┌─ DATA SECTION

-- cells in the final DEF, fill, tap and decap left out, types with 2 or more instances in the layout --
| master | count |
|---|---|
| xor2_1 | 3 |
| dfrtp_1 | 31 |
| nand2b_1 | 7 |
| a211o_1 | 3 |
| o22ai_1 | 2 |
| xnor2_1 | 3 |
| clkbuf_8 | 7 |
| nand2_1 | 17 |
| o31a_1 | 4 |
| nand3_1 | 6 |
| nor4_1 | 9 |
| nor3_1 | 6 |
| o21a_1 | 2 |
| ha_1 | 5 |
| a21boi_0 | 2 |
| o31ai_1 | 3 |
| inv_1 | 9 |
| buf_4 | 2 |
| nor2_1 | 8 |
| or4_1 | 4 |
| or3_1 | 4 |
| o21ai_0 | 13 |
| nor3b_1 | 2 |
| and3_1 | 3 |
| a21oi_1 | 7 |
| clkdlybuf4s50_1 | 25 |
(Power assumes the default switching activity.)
--- config.mk ---
export PLATFORM = sky130hd
export DESIGN_NAME = id_ex_stage
export DESIGN_NICKNAME = d
export VERILOG_FILES = /design/src/rtl/id_ex_stage.sv
export SDC_FILE = /design/constraint.sdc
export NUM_CORES = 1
export LEC_CHECK = 0
export BUFFER_PORTS_ARGS = -buffer_cell sky130_fd_sc_hd__buf_2
export CAP_MARGIN = 40
export CELL_PAD_IN_SITES_DETAIL_PLACEMENT = 0
export CELL_PAD_IN_SITES_GLOBAL_PLACEMENT = 2
export CORE_UTILIZATION = 26
export DETAILED_ROUTE_END_ITERATION = 10
export PLACE_DENSITY_LB_ADDON = 0.1
export SLEW_MARGIN = 5
export SYNTH_ARGS = -nofsm -noshare
export SYNTH_HDL_FRONTEND = slang
export SYNTH_SLANG_ARGS = --single-unit
--- constraint.sdc ---
create_clock -name clk -period 1.9 [get_ports clk]
set_input_delay 0.095 -clock clk [delete_from_list [all_inputs] [get_ports clk]]
set_output_delay 0.095 -clock clk [all_outputs]
set_load 0.03 [all_outputs]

└─

#### TASK PROMPT:
Take the lines from the first line of the records through the line holding "nor3_1 | 6 |", both included, and please reproduce them exactly with nothing added.

#### ANSWER AREA:
-- cells in the final DEF, fill, tap and decap left out, types with 2 or more instances in the layout --
| master | count |
|---|---|
| xor2_1 | 3 |
| dfrtp_1 | 31 |
| nand2b_1 | 7 |
| a211o_1 | 3 |
| o22ai_1 | 2 |
| xnor2_1 | 3 |
| clkbuf_8 | 7 |
| nand2_1 | 17 |
| o31a_1 | 4 |
| nand3_1 | 6 |
| nor4_1 | 9 |
| nor3_1 | 6 |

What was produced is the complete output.